(L’Unità – F. Tomei) – I trogloditi ululanti da stadio si mettano l’anima in pace: insultare un calciatore per il suo colore della pelle aderisce al termine “razzismo”. La goliardia, l’arte di infastidire, l’ironia pungente, sono altro.
La premessa è d’obbligo, all’indomani della prima interruzione di una gara di serie A per episodi discriminatori.
Protagonista, suo malgrado, il “negro italiano” Mario Balotelli, subissato di ululati da una parte del settore ospiti occupato dai tifosi della Roma.
L’arbitro Gianluca Rocchi di Firenze ha sospeso la gara tra i giallorossi e il Milan per un paio di minuti, giusto il tempo per far strozzare in gola ai soliti idioti il becero singulto razzista.
I suddetti tifosi della Roma (ma le generalizzazioni sono totalmente da rifuggire) sono solo gli ultimi di una lunga serie ad aver inscenato il più classico ed umiliante degli insulti, trovandosi in buona compagnia con quelli di Juventus, Lazio, Inter, Verona, eccetera.
Una mole impressionate di ignoranti, quella che affolla troppo spesso i nostri stadi, che trova buon gioco nell’atteggiamento passivo della FIGC e di gran parte della stampa, spesso sdegnate ma mai veramente in grado di contrastare il fenomeno.
In Europa, ad esempio, il pugno duro dell’Uefa ha costretto la Lazio a giocare due partite senza tifosi, a causa degli sciagurati improperi di poche decine di sostenitori, mentre l’Inter ha rimediato una diffida per gli ululati indirizzati al togolese Adebayor del Tottenham.
In Italia, come detto, tutto tace: qualche leggera multa, un poco convinta condanna nascosta tra le righe di un articolo, l’assoluta incapacità di arginare un fenomeno grave e longevo.
Un fenomeno che assume connotati ancora più importanti e formativi, se inserito nel contesto politico italiano, alle prese con la discussione sullo “Ius soli” (il diritto di cittadinanza per i nati sul suolo italiano, un passo ampio per la nostra rallentata Repubblica ma sicuramente necessario e vitale, ndr) e con i beceri insulti leghisti al Ministro Kyenge.
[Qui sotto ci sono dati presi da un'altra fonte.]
File: src/verilog/bu_pkg.sv
// Constants, register map and state encodings for the bridged UART core.
// Assumes a single 10 MHz clock domain and a 32-bit AXI4-Lite register port.
package bu_pkg;
	// Register byte offsets
	localparam logic [7:0] OFS_DATA = 8'h00;
	localparam logic [7:0] OFS_IER = 8'h04;
	localparam logic [7:0] OFS_ISR = 8'h08;
	localparam logic [7:0] OFS_FCR = 8'h0C;
	localparam logic [7:0] OFS_LCR = 8'h10;
	localparam logic [7:0] OFS_MCR = 8'h14;
	localparam logic [7:0] OFS_LSR = 8'h18;
	localparam logic [7:0] OFS_MSR = 8'h1C;
	localparam logic [7:0] OFS_EFR = 8'h20;
	localparam logic [7:0] OFS_TCR = 8'h24;
	localparam logic [7:0] OFS_TLR = 8'h28;
	localparam logic [7:0] OFS_DIV = 8'h2C;
	localparam logic [7:0] OFS_XCHR = 8'h30;
	localparam logic [7:0] OFS_LVL = 8'h34;
	// Field positions
	localparam int IER_RXAV = 0;
	localparam int IER_TXSP = 1;
	localparam int IER_RXERR = 2;
	localparam int IER_MODEM = 3;
	localparam int IER_OVR = 4;
	localparam int IER_XOFF = 5;
	localparam int FCR_EN = 0;
	localparam int FCR_RXRST = 1;
	localparam int FCR_TXRST = 2;
	localparam int LCR_PEN = 3;
	localparam int LCR_EVEN = 4;
	localparam int MCR_RTS = 1;
	localparam int MCR_LOOP = 4;
	localparam int MCR_XANY = 5;
	localparam int EFR_SPEC = 5;
	localparam int EFR_ARTS = 6;
	localparam int EFR_ACTS = 7;
	localparam int MSR_DCTS = 0;
	localparam int MSR_CTS = 4;
	// Reset values
	localparam logic [15:0] DIV_RST = 16'h0001;
	// Sizes and counts
	localparam logic [6:0] FIFO_DEPTH = 7'h40;
	localparam logic [3:0] OVS_LAST = 4'hF;
	localparam logic [3:0] OVS_MID = 4'h7;
	localparam logic [27:0] RX_TRIG_TAB = {7'h3C, 7'h38, 7'h10, 7'h08};
	localparam logic [27:0] TX_TRIG_TAB = {7'h38, 7'h20, 7'h10, 7'h08};
	// Bus responses
	localparam logic [1:0] RESP_OKAY = 2'h0;
	localparam logic [1:0] RESP_DECERR = 2'h3;
	typedef enum logic [0:0] {BU_TX_IDLE = 1'b0, BU_TX_SHIFT = 1'b1} bu_tx_state_t;
	typedef enum logic [1:0] {BU_RX_IDLE = 2'b00, BU_RX_START = 2'b01, BU_RX_DATA = 2'b10,
		BU_RX_STOP = 2'b11} bu_rx_state_t;
endpackage

File: src/verilog/bu_uart.sv
// Bridged UART core: AXI4-Lite register slave, 64-deep FIFOs, flow control, baud generator.
// Assumes pins are synchronous to aclk and the host-port select strap is static.
// Functional notes
// - Open-drain active-low irq, enabled sources only
// - Sources: modem change, errors, rx data, tx space, xoff
// - Host port I2C when select high, SPI low
// - Modem control rts bit drives rts low
// - Rts high after any reset
// - Rts pin paced only with auto-rts bit 6
// - Cts state readable in modem status bit 4
// - Cts gates transmit only with auto-cts bit 7
// - Loopback disables tx pin, loops tx to rx
// - Loopback ignores external rx pin
// - FIFO mode buffers 64 characters each way
// - Three error bits stored per rx character
// - Fixed or programmed FIFO trigger levels
// - FIFO mode must be explicitly selected
// - Status readable anytime without disturbing operation
// - Hardware flow control paces data automatically
// - Software flow control sends and recognises xon/xoff
// - Baud divisor 1 to 65535
// - Low reset input applies full reset
// - After reset FIFOs off, trigger one
// - Auto-rts halts at halt level, resumes at resume
`timescale 1ns/1ns
module bu_uart (
	input wire logic aclk,
	input wire logic aresetn,
	input wire logic [7:0] s_axi_awaddr,
	input wire logic s_axi_awvalid,
	output logic s_axi_awready,
	input wire logic [31:0] s_axi_wdata,
	input wire logic [3:0] s_axi_wstrb,
	input wire logic s_axi_wvalid,
	output logic s_axi_wready,
	output logic [1:0] s_axi_bresp,
	output logic s_axi_bvalid,
	input wire logic s_axi_bready,
	input wire logic [7:0] s_axi_araddr,
	input wire logic s_axi_arvalid,
	output logic s_axi_arready,
	output logic [31:0] s_axi_rdata,
	output logic [1:0] s_axi_rresp,
	output logic s_axi_rvalid,
	input wire logic s_axi_rready,
	input wire logic host_sel_i2c,
	input wire logic rx_pin,
	output logic tx_pin,
	input wire logic cts_n,
	output logic rts_n,
	output logic irq_n_out,
	output logic irq_n_oe
);
	typedef struct packed {
		logic awready;
		logic wready;
		logic bvalid;
		logic [1:0] bresp;
		logic arready;
		logic rvalid;
		logic [1:0] rresp;
		logic [31:0] rdata;
		logic aw_got;
		logic [7:0] aw_addr;
		logic w_got;
		logic [31:0] w_data;
		logic [3:0] w_strb;
		logic [7:0] interrupt_enable_reg;
		logic [7:0] fifo_control_reg;
		logic [7:0] line_control_reg;
		logic [7:0] modem_control_reg;
		logic [7:0] enhanced_feature_reg;
		logic [7:0] flow_threshold_reg;
		logic [7:0] trigger_level_reg;
		logic [15:0] divisor_reg;
		logic [31:0] flow_char_reg;
		logic host_i2c;
		logic cts_prev;
		logic delta_cts;
		logic xoff_flag;
		logic overrun;
		logic [15:0] baud_cnt;
		bu_pkg::bu_tx_state_t tx_state;
		logic [10:0] tx_sh;
		logic [3:0] tx_bits;
		logic [3:0] tx_os;
		logic tx_line;
		logic tx_out;
		bu_pkg::bu_rx_state_t rx_state;
		logic [3:0] rx_os;
		logic [3:0] rx_bits;
		logic [8:0] rx_sh;
		logic [5:0] tx_wp;
		logic [5:0] tx_rp;
		logic [6:0] tx_cnt;
		logic [5:0] rx_wp;
		logic [5:0] rx_rp;
		logic [6:0] rx_cnt;
		logic halted;
		logic xoff_sent;
		logic rts_n;
		logic irq_oe;
	} bu_state_t;

	bu_state_t st_reg;
	bu_state_t st_next;
	logic [7:0] tx_mem [0:63];
	logic [10:0] rx_mem [0:63];
	logic tx_push;
	logic rx_push;
	logic [10:0] rx_wdata;

	function automatic logic [31:0] bu_merge(input logic [31:0] old, input logic [31:0] nw, input logic [3:0] strb);
		logic [31:0] r;
		r = old;
		for (int i = 0; i < 4; i++) begin
			if (strb[i]) begin
				r[i*8 +: 8] = nw[i*8 +: 8];
			end
		end
		return r;
	endfunction

	always_comb begin
		logic fifo_en, tick, rx_in, cts_active, tx_pop, rx_pop, perr, ferr, brk, is_xoff, is_xon, sw_tx, start_tx;
		logic [6:0] cap, rx_trig, tx_trig, halt_lvl, resume_lvl;
		logic [7:0] ch, tx_ch, isr;
		logic [31:0] rd, wv;
		logic [2:0] head_err;
		st_next = st_reg;
		tx_push = 1'b0;
		rx_push = 1'b0;
		rx_wdata = 11'h000;
		tx_pop = 1'b0;
		rx_pop = 1'b0;
		start_tx = 1'b0;
		tx_ch = 8'h00;
		ch = 8'h00;
		perr = 1'b0;
		ferr = 1'b0;
		brk = 1'b0;
		is_xoff = 1'b0;
		is_xon = 1'b0;
		rd = 32'h0000_0000;
		wv = 32'h0000_0000;
		fifo_en = 1'b0;
		cap = 7'h01;
		rx_trig = 7'h01;
		tx_trig = 7'h01;
		halt_lvl = 7'h00;
		resume_lvl = 7'h00;
		tick = 1'b0;
		rx_in = 1'b1;
		cts_active = 1'b0;
		sw_tx = 1'b0;
		head_err = 3'h0;
		isr = 8'h00;
		st_next.host_i2c = host_sel_i2c;

		// FIFO mode and trigger levels
		fifo_en = st_reg.fifo_control_reg[bu_pkg::FCR_EN];
		cap = fifo_en ? bu_pkg::FIFO_DEPTH : 7'h01;
		if (!fifo_en) begin
			rx_trig = 7'h01;
			tx_trig = 7'h01;
		end else begin
			rx_trig = (st_reg.trigger_level_reg[7:4] != 4'h0) ? {1'b0, st_reg.trigger_level_reg[7:4], 2'b00}
				: bu_pkg::RX_TRIG_TAB[st_reg.fifo_control_reg[7:6]*7 +: 7];
			tx_trig = (st_reg.trigger_level_reg[3:0] != 4'h0) ? {1'b0, st_reg.trigger_level_reg[3:0], 2'b00}
				: bu_pkg::TX_TRIG_TAB[st_reg.fifo_control_reg[5:4]*7 +: 7];
		end
		halt_lvl = (st_reg.flow_threshold_reg[3:0] != 4'h0) ? {1'b0, st_reg.flow_threshold_reg[3:0], 2'b00} : rx_trig;
		resume_lvl = {1'b0, st_reg.flow_threshold_reg[7:4], 2'b00};

		// Baud generator, divisor 0 treated as 1
		tick = (st_reg.baud_cnt + 16'h0001 >= st_reg.divisor_reg);
		st_next.baud_cnt = tick ? 16'h0000 : st_reg.baud_cnt + 16'h0001;

		// Loopback feeds receiver from internal tx line
		rx_in = st_reg.modem_control_reg[bu_pkg::MCR_LOOP] ? st_reg.tx_line : rx_pin;

		// Modem status
		st_next.cts_prev = cts_n;
		cts_active = ~cts_n;

		// Transmitter
		sw_tx = st_reg.enhanced_feature_reg[3] | st_reg.enhanced_feature_reg[2];
		case (st_reg.tx_state)
			bu_pkg::BU_TX_IDLE: begin
				st_next.tx_line = 1'b1;
				if (sw_tx && !st_reg.xoff_sent && st_reg.rx_cnt > halt_lvl) begin
					start_tx = 1'b1;
					tx_ch = st_reg.enhanced_feature_reg[3] ? st_reg.flow_char_reg[23:16] : st_reg.flow_char_reg[31:24];
					st_next.xoff_sent = 1'b1;
				end else if (sw_tx && st_reg.xoff_sent && st_reg.rx_cnt <= resume_lvl) begin
					start_tx = 1'b1;
					tx_ch = st_reg.enhanced_feature_reg[3] ? st_reg.flow_char_reg[7:0] : st_reg.flow_char_reg[15:8];
					st_next.xoff_sent = 1'b0;
				end else if (st_reg.tx_cnt != 7'h00 && !st_reg.halted
					&& !(st_reg.enhanced_feature_reg[bu_pkg::EFR_ACTS] && !cts_active)) begin
					start_tx = 1'b1;
					tx_ch = tx_mem[st_reg.tx_rp];
					tx_pop = 1'b1;
				end
				if (start_tx) begin
					st_next.tx_state = bu_pkg::BU_TX_SHIFT;
					st_next.tx_sh = {1'b1, (st_reg.line_control_reg[bu_pkg::LCR_EVEN] ? ^tx_ch : ~^tx_ch), tx_ch, 1'b0};
					if (!st_reg.line_control_reg[bu_pkg::LCR_PEN]) begin
						st_next.tx_sh[9] = 1'b1;
					end
					st_next.tx_bits = st_reg.line_control_reg[bu_pkg::LCR_PEN] ? 4'hB : 4'hA;
					st_next.tx_os = 4'h0;
					st_next.tx_line = 1'b0;
				end
			end
			bu_pkg::BU_TX_SHIFT: begin
				if (tick) begin
					st_next.tx_os = st_reg.tx_os + 4'h1;
					if (st_reg.tx_os == bu_pkg::OVS_LAST) begin
						st_next.tx_sh = {1'b1, st_reg.tx_sh[10:1]};
						st_next.tx_bits = st_reg.tx_bits - 4'h1;
						st_next.tx_line = st_reg.tx_sh[1];
						if (st_reg.tx_bits == 4'h1) begin
							st_next.tx_state = bu_pkg::BU_TX_IDLE;
							st_next.tx_line = 1'b1;
						end
					end
				end
			end
			default: st_next.tx_state = bu_pkg::BU_TX_IDLE;
		endcase
		st_next.tx_out = st_reg.modem_control_reg[bu_pkg::MCR_LOOP] ? 1'b1 : st_next.tx_line;

		// Receiver with mid-bit sampling
		case (st_reg.rx_state)
			bu_pkg::BU_RX_IDLE: begin
				if (!rx_in) begin
					st_next.rx_state = bu_pkg::BU_RX_START;
					st_next.rx_os = 4'h0;
				end
			end
			bu_pkg::BU_RX_START: begin
				if (tick) begin
					st_next.rx_os = st_reg.rx_os + 4'h1;
					if (st_reg.rx_os == bu_pkg::OVS_MID) begin
						st_next.rx_state = rx_in ? bu_pkg::BU_RX_IDLE : bu_pkg::BU_RX_DATA;
						st_next.rx_os = 4'h0;
						st_next.rx_bits = st_reg.line_control_reg[bu_pkg::LCR_PEN] ? 4'h9 : 4'h8;
					end
				end
			end
			bu_pkg::BU_RX_DATA: begin
				if (tick) begin
					st_next.rx_os = st_reg.rx_os + 4'h1;
					if (st_reg.rx_os == bu_pkg::OVS_LAST) begin
						st_next.rx_sh = {rx_in, st_reg.rx_sh[8:1]};
						st_next.rx_bits = st_reg.rx_bits - 4'h1;
						if (st_reg.rx_bits == 4'h1) begin
							st_next.rx_state = bu_pkg::BU_RX_STOP;
						end
					end
				end
			end
			bu_pkg::BU_RX_STOP: begin
				if (tick) begin
					st_next.rx_os = st_reg.rx_os + 4'h1;
					if (st_reg.rx_os == bu_pkg::OVS_LAST) begin
						st_next.rx_state = bu_pkg::BU_RX_IDLE;
						ch = st_reg.line_control_reg[bu_pkg::LCR_PEN] ? st_reg.rx_sh[7:0] : st_reg.rx_sh[8:1];
						perr = st_reg.line_control_reg[bu_pkg::LCR_PEN] && (st_reg.rx_sh[8]
							!= (st_reg.line_control_reg[bu_pkg::LCR_EVEN] ? ^ch : ~^ch));
						ferr = ~rx_in;
						brk = ferr && (st_reg.rx_sh == 9'h000);
						is_xoff = (st_reg.enhanced_feature_reg[1] && ch == st_reg.flow_char_reg[23:16])
							|| (st_reg.enhanced_feature_reg[0] && ch == st_reg.flow_char_reg[31:24]);
						is_xon = (st_reg.enhanced_feature_reg[1] && ch == st_reg.flow_char_reg[7:0])
							|| (st_reg.enhanced_feature_reg[0] && ch == st_reg.flow_char_reg[15:8]);
						if (is_xoff) begin
							st_next.halted = 1'b1;
						end else if (is_xon) begin
							st_next.halted = 1'b0;
						end else begin
							if (st_reg.halted && st_reg.modem_control_reg[bu_pkg::MCR_XANY]) begin
								st_next.halted = 1'b0;
							end
							rx_push = 1'b1;
							rx_wdata = {brk, ferr, perr, ch};
						end
					end
				end
			end
			default: st_next.rx_state = bu_pkg::BU_RX_IDLE;
		endcase

		// Register read, only the data port pops
		head_err = (st_reg.rx_cnt != 7'h00) ? rx_mem[st_reg.rx_rp][10:8] : 3'h0;
		isr = {2'b00, st_reg.xoff_flag, st_reg.overrun, st_reg.delta_cts, (head_err != 3'h0),
			((cap - st_reg.tx_cnt) >= tx_trig), (st_reg.rx_cnt >= rx_trig)};
		case (s_axi_araddr)
			bu_pkg::OFS_DATA: rd = {21'h000000, head_err, (st_reg.rx_cnt != 7'h00) ? rx_mem[st_reg.rx_rp][7:0] : 8'h00};
			bu_pkg::OFS_IER: rd = {24'h000000, st_reg.interrupt_enable_reg};
			bu_pkg::OFS_ISR: rd = {24'h000000, isr};
			bu_pkg::OFS_FCR: rd = {24'h000000, st_reg.fifo_control_reg};
			bu_pkg::OFS_LCR: rd = {24'h000000, st_reg.line_control_reg};
			bu_pkg::OFS_MCR: rd = {24'h000000, st_reg.modem_control_reg};
			bu_pkg::OFS_LSR: rd = {21'h000000, head_err, 1'b0, (st_reg.tx_cnt == 7'h00 && st_reg.tx_state == bu_pkg::BU_TX_IDLE),
				(st_reg.tx_cnt == 7'h00), 2'b00, st_reg.halted, st_reg.overrun, (st_reg.rx_cnt != 7'h00)};
			bu_pkg::OFS_MSR: rd = {24'h000000, 3'b000, cts_active, 3'b000, st_reg.delta_cts};
			bu_pkg::OFS_EFR: rd = {24'h000000, st_reg.enhanced_feature_reg};
			bu_pkg::OFS_TCR: rd = {24'h000000, st_reg.flow_threshold_reg};
			bu_pkg::OFS_TLR: rd = {24'h000000, st_reg.trigger_level_reg};
			bu_pkg::OFS_DIV: rd = {16'h0000, st_reg.divisor_reg};
			bu_pkg::OFS_XCHR: rd = st_reg.flow_char_reg;
			bu_pkg::OFS_LVL: rd = {15'h0000, st_reg.host_i2c, 1'b0, st_reg.rx_cnt, 1'b0, st_reg.tx_cnt};
			default: rd = 32'h0000_0000;
		endcase
		if (s_axi_arvalid && st_reg.arready) begin
			st_next.rvalid = 1'b1;
			st_next.rdata = rd;
			st_next.rresp = (s_axi_araddr > bu_pkg::OFS_LVL || s_axi_araddr[1:0] != 2'b00)
				? bu_pkg::RESP_DECERR : bu_pkg::RESP_OKAY;
			rx_pop = (s_axi_araddr == bu_pkg::OFS_DATA) && (st_reg.rx_cnt != 7'h00);
		end else if (st_reg.rvalid && s_axi_rready) begin
			st_next.rvalid = 1'b0;
		end
		st_next.arready = ~st_next.rvalid;

		// Register write: address and data taken in either order
		if (s_axi_awvalid && st_reg.awready) begin
			st_next.aw_got = 1'b1;
			st_next.aw_addr = s_axi_awaddr;
		end
		if (s_axi_wvalid && st_reg.wready) begin
			st_next.w_got = 1'b1;
			st_next.w_data = s_axi_wdata;
			st_next.w_strb = s_axi_wstrb;
		end
		if (st_reg.bvalid && s_axi_bready) begin
			st_next.bvalid = 1'b0;
		end
		if (st_reg.aw_got && st_reg.w_got && !st_reg.bvalid) begin
			st_next.aw_got = 1'b0;
			st_next.w_got = 1'b0;
			st_next.bvalid = 1'b1;
			st_next.bresp = (st_reg.aw_addr > bu_pkg::OFS_LVL || st_reg.aw_addr[1:0] != 2'b00)
				? bu_pkg::RESP_DECERR : bu_pkg::RESP_OKAY;
			case (st_reg.aw_addr)
				bu_pkg::OFS_DATA: tx_push = st_reg.w_strb[0] && (st_reg.tx_cnt < cap);
				bu_pkg::OFS_IER: if (st_reg.w_strb[0]) st_next.interrupt_enable_reg = st_reg.w_data[7:0];
				bu_pkg::OFS_ISR: begin
					wv = st_reg.w_strb[0] ? st_reg.w_data : 32'h0000_0000;
					if (wv[bu_pkg::IER_MODEM]) st_next.delta_cts = 1'b0;
					if (wv[bu_pkg::IER_OVR]) st_next.overrun = 1'b0;
					if (wv[bu_pkg::IER_XOFF]) st_next.xoff_flag = 1'b0;
				end
				bu_pkg::OFS_FCR: begin
					if (st_reg.w_strb[0]) begin
						st_next.fifo_control_reg = {st_reg.w_data[7:3], 2'b00, st_reg.w_data[0]};
						if (st_reg.w_data[bu_pkg::FCR_RXRST]) begin
							st_next.rx_wp = 6'h00;
							st_next.rx_rp = 6'h00;
							st_next.rx_cnt = 7'h00;
						end
						if (st_reg.w_data[bu_pkg::FCR_TXRST]) begin
							st_next.tx_wp = 6'h00;
							st_next.tx_rp = 6'h00;
							st_next.tx_cnt = 7'h00;
						end
					end
				end
				bu_pkg::OFS_LCR: if (st_reg.w_strb[0]) st_next.line_control_reg = st_reg.w_data[7:0];
				bu_pkg::OFS_MCR: if (st_reg.w_strb[0]) st_next.modem_control_reg = st_reg.w_data[7:0];
				bu_pkg::OFS_EFR: if (st_reg.w_strb[0]) st_next.enhanced_feature_reg = st_reg.w_data[7:0];
				bu_pkg::OFS_TCR: if (st_reg.w_strb[0]) st_next.flow_threshold_reg = st_reg.w_data[7:0];
				bu_pkg::OFS_TLR: if (st_reg.w_strb[0]) st_next.trigger_level_reg = st_reg.w_data[7:0];
				bu_pkg::OFS_DIV: begin
					wv = bu_merge({16'h0000, st_reg.divisor_reg}, st_reg.w_data, st_reg.w_strb);
					st_next.divisor_reg = wv[15:0];
				end
				bu_pkg::OFS_XCHR: st_next.flow_char_reg = bu_merge(st_reg.flow_char_reg, st_reg.w_data, st_reg.w_strb);
				default: st_next.bresp = bu_pkg::RESP_DECERR;
			endcase
		end
		st_next.awready = ~st_next.aw_got;
		st_next.wready = ~st_next.w_got;

		// Sticky event flags: set wins over the clear above
		if (cts_n != st_reg.cts_prev && !st_reg.enhanced_feature_reg[bu_pkg::EFR_ACTS]) begin
			st_next.delta_cts = 1'b1;
		end
		if (is_xoff || (rx_push && st_reg.enhanced_feature_reg[bu_pkg::EFR_SPEC] && ch == st_reg.flow_char_reg[31:24])) begin
			st_next.xoff_flag = 1'b1;
		end else if (is_xon) begin
			st_next.xoff_flag = 1'b0;
		end
		if (rx_push && st_reg.rx_cnt >= cap && !rx_pop) begin
			rx_push = 1'b0;
			st_next.overrun = 1'b1;
		end

		// FIFO pointers
		if (tx_push) st_next.tx_wp = st_reg.tx_wp + 6'h01;
		if (tx_pop) st_next.tx_rp = st_reg.tx_rp + 6'h01;
		if (tx_push && !tx_pop) st_next.tx_cnt = st_reg.tx_cnt + 7'h01;
		if (!tx_push && tx_pop) st_next.tx_cnt = st_reg.tx_cnt - 7'h01;
		if (rx_push) st_next.rx_wp = st_reg.rx_wp + 6'h01;
		if (rx_pop) st_next.rx_rp = st_reg.rx_rp + 6'h01;
		if (rx_push && !rx_pop) st_next.rx_cnt = st_reg.rx_cnt + 7'h01;
		if (!rx_push && rx_pop) st_next.rx_cnt = st_reg.rx_cnt - 7'h01;

		// Request-to-send pin
		if (st_reg.enhanced_feature_reg[bu_pkg::EFR_ARTS]) begin
			if (st_reg.rx_cnt >= halt_lvl) begin
				st_next.rts_n = 1'b1;
			end else if (st_reg.rx_cnt <= resume_lvl) begin
				st_next.rts_n = 1'b0;
			end
		end else begin
			st_next.rts_n = ~st_reg.modem_control_reg[bu_pkg::MCR_RTS];
		end

		// Interrupt pin pulls low for enabled sources only
		st_next.irq_oe = |(isr & st_reg.interrupt_enable_reg);

		if (!aresetn) begin
			st_next = '0;
			st_next.rts_n = 1'b1;
			st_next.tx_line = 1'b1;
			st_next.tx_out = 1'b1;
			st_next.cts_prev = 1'b1;
			st_next.divisor_reg = bu_pkg::DIV_RST;
			tx_push = 1'b0;
			rx_push = 1'b0;
		end
	end

	always_ff @(posedge aclk) begin
		st_reg <= st_next;
		if (tx_push) begin
			tx_mem[st_reg.tx_wp] <= st_reg.w_data[7:0];
		end
		if (rx_push) begin
			rx_mem[st_reg.rx_wp] <= rx_wdata;
		end
	end

	assign s_axi_awready = st_reg.awready;
	assign s_axi_wready = st_reg.wready;
	assign s_axi_bvalid = st_reg.bvalid;
	assign s_axi_bresp = st_reg.bresp;
	assign s_axi_arready = st_reg.arready;
	assign s_axi_rvalid = st_reg.rvalid;
	assign s_axi_rresp = st_reg.rresp;
	assign s_axi_rdata = st_reg.rdata;
	assign tx_pin = st_reg.tx_out;
	assign rts_n = st_reg.rts_n;
	assign irq_n_oe = st_reg.irq_oe;
	assign irq_n_out = 1'b0;
endmodule // bu_uart

File: config.mk
export PLATFORM = sky130hd
export DESIGN_NAME = bu_uart
export DESIGN_NICKNAME = d
export VERILOG_FILES = /design/src/verilog/bu_pkg.sv /design/src/verilog/bu_uart.sv
export SDC_FILE = /design/constraint.sdc
export NUM_CORES = 2
export LEC_CHECK = 0
export BUFFER_PORTS_ARGS = -buffer_cell sky130_fd_sc_hd__buf_2
export CAP_MARGIN = 15
export CORE_MARGIN = 2
export CORE_UTILIZATION = 58
export DETAILED_ROUTE_END_ITERATION = 10
export HOLD_SLACK_MARGIN = 0.03
export PLACE_DENSITY = 0.86
export SLEW_MARGIN = 20
export SYNTH_ARGS = -nofsm -noshare
export SYNTH_HDL_FRONTEND = slang
export SYNTH_SLANG_ARGS = --single-unit
File: constraint.sdc
create_clock -name aclk -period 7.7 [get_ports aclk]
set_input_delay 0.77 -clock aclk [delete_from_list [all_inputs] [get_ports aclk]]
set_output_delay 0.77 -clock aclk [all_outputs]
set_load 0.05 [all_outputs]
Limitare questo discorso al mondo del calcio sembra riduttivo, ed effettivamente è così, ma lo stadio rischia di essere un piccolo specchio di quello che la società nostrana sta riuscendo nell’impresa di mostrare in questi ultimi anni.
Tornando al più recente episodio, il caso di Mario Balotelli è quasi comico.
“E’ un provocatore”, lo stucchevole ritornello è tornato ad echeggiare nell’etere romano e a scorrere da alcune penne poco nobili, come a dire: “che colpa ha quel gruppo di ragazzi se Balotelli è negro”, dopo che il fratello del Presidente rossonero (Paolo Berlusconi), lo aveva apostrofato come “il negretto di famiglia”.
Ecco quindi che un dito indice portato davanti alla bocca, per zittire gli ululati avversari, diventa un guanto di sfida gettato in faccia all’avversario, una linguaccia l’imperdonabile sgarbo fatto sull’altare della liturgia domenicale.
Non citerò le fonti avvelenate, per il momento, sperando nell’immediato ravvedimento di colleghi più attenti a difendere la propria squadra del cuore piuttosto che ad additare lo squallido e antistorico comportamento di alcuni tifosi.
Ogni medaglia ha però due facce e così il razzismo d’accatto fa da contraltare all’antirazzismo a targhe alterne, usato solo come pretesto invece che come pietra miliare di una necessaria battaglia.
Gli stessi giocatori del Milan che nella gara contro la Roma hanno serenamente atteso la ripersa delle ostilità, non più tardi di 4 mesi fa avevano giustamente deciso di abbandonare il campo della Pro Patria, dopo che i tifosi avversari avevano lapidato K.P. Boateng a suon di “uh uh uh”.
La dignità della persona vale forse di più durante un’amichevole?
Quale miglior spot antirazzista del lasciare il campo di San Siro vuoto, in occasione di un big match come Milan – Roma?
Polvere nascosta sotto il tappeto, ancora una volta.
Qualche capro espiatorio viene gettato di sovente in pasto alla pubblica opinione, come se il razzismo fosse un’infamia da appiccicare addosso a una o a poche tifoserie, ma la maggior parte dell’orrendo fenomeno viene tenuta nascosta.
Un movimento calcistico come quello italiano, che non permette ai tifosi di portare striscioni sulle tribune ma che volta semplicemente le spalle a chi insulta un’altra persona per il proprio colore della pelle, è un movimento
calcistico che merita il ruolo di basso rilievo attualmente ricoperto.
Se a sostenerlo ci pensa poi una stampa dedita agli interessi di parte e al portare avanti la propria cieca fede calcistica, alzo la mano e mi faccio avanti: come Balotelli sono anche io un provocatore.
Meno scuro, meno alto, meno muscoloso.
Di certo ugualmente schifato ed incazzato.
Col mio dito ben dritto davanti alla bocca.